(RECORDS Opens)

--- config.mk ---
export PLATFORM = sky130hd
export DESIGN_NAME = g_inverse_engine_flat
export DESIGN_NICKNAME = d
export VERILOG_FILES = /design/src/rtl/g_inverse_engine_if.sv /design/src/rtl/g_inverse_engine.sv /design/src/flat_wrapper.sv
export SDC_FILE = /design/constraint.sdc
export NUM_CORES = 1
export LEC_CHECK = 0
export CORE_ASPECT_RATIO = 1.2
export CORE_MARGIN = 2
export CORE_UTILIZATION = 45
export DETAILED_ROUTE_END_ITERATION = 10
export GPL_TIMING_DRIVEN = 0
export PLACE_DENSITY = 0.73
export SETUP_SLACK_MARGIN = 0.5
export SYNTH_ARGS = -nofsm -noshare
export SYNTH_HDL_FRONTEND = slang
export SYNTH_SLANG_ARGS = --single-unit
--- constraint.sdc ---
create_clock -name clk -period 7.2 [get_ports clk]
set_clock_uncertainty 0.2 [all_clocks]
set_input_delay 1.44 -clock clk [delete_from_list [all_inputs] [get_ports clk]]
set_output_delay 1.44 -clock clk [all_outputs]
set_load 0.05 [all_outputs]
$ cat config.mk
export PLATFORM = sky130hd
export DESIGN_NAME = mem_stage
export DESIGN_NICKNAME = d
export VERILOG_FILES = /design/src/rtl/mem_stage.sv
export SDC_FILE = /design/constraint.sdc
export NUM_CORES = 1
export LEC_CHECK = 0
export BUFFER_PORTS_ARGS = -buffer_cell sky130_fd_sc_hd__buf_2
export CAP_MARGIN = 20
export CORE_MARGIN = 5
export CORE_UTILIZATION = 51
export DETAILED_ROUTE_END_ITERATION = 6
export PLACE_DENSITY = 0.81
export SETUP_SLACK_MARGIN = 0.5
export SYNTH_ARGS = -nofsm -noshare
export SYNTH_HDL_FRONTEND = slang
export SYNTH_SLANG_ARGS = --single-unit
export TNS_END_PERCENT = 5
$ cat constraint.sdc
create_clock -name clk -period 2.3 [get_ports clk]
set_input_delay 0.115 -clock clk [delete_from_list [all_inputs] [get_ports clk]]
set_output_delay 0.115 -clock clk [all_outputs]
set_load 0.005 [all_outputs]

(RECORDS Closes)

▸ **TASK TO CARRY OUT**: Starting from the line with "set_output_delay 1.44 -clock", write out every remaining line of the data above exactly, the final line included, and nothing before it.

▸ **EXPECTED ANSWER**:
set_output_delay 1.44 -clock clk [all_outputs]
set_load 0.05 [all_outputs]
$ cat config.mk
export PLATFORM = sky130hd
export DESIGN_NAME = mem_stage
export DESIGN_NICKNAME = d
export VERILOG_FILES = /design/src/rtl/mem_stage.sv
export SDC_FILE = /design/constraint.sdc
export NUM_CORES = 1
export LEC_CHECK = 0
export BUFFER_PORTS_ARGS = -buffer_cell sky130_fd_sc_hd__buf_2
export CAP_MARGIN = 20
export CORE_MARGIN = 5
export CORE_UTILIZATION = 51
export DETAILED_ROUTE_END_ITERATION = 6
export PLACE_DENSITY = 0.81
export SETUP_SLACK_MARGIN = 0.5
export SYNTH_ARGS = -nofsm -noshare
export SYNTH_HDL_FRONTEND = slang
export SYNTH_SLANG_ARGS = --single-unit
export TNS_END_PERCENT = 5
$ cat constraint.sdc
create_clock -name clk -period 2.3 [get_ports clk]
set_input_delay 0.115 -clock clk [delete_from_list [all_inputs] [get_ports clk]]
set_output_delay 0.115 -clock clk [all_outputs]
set_load 0.005 [all_outputs]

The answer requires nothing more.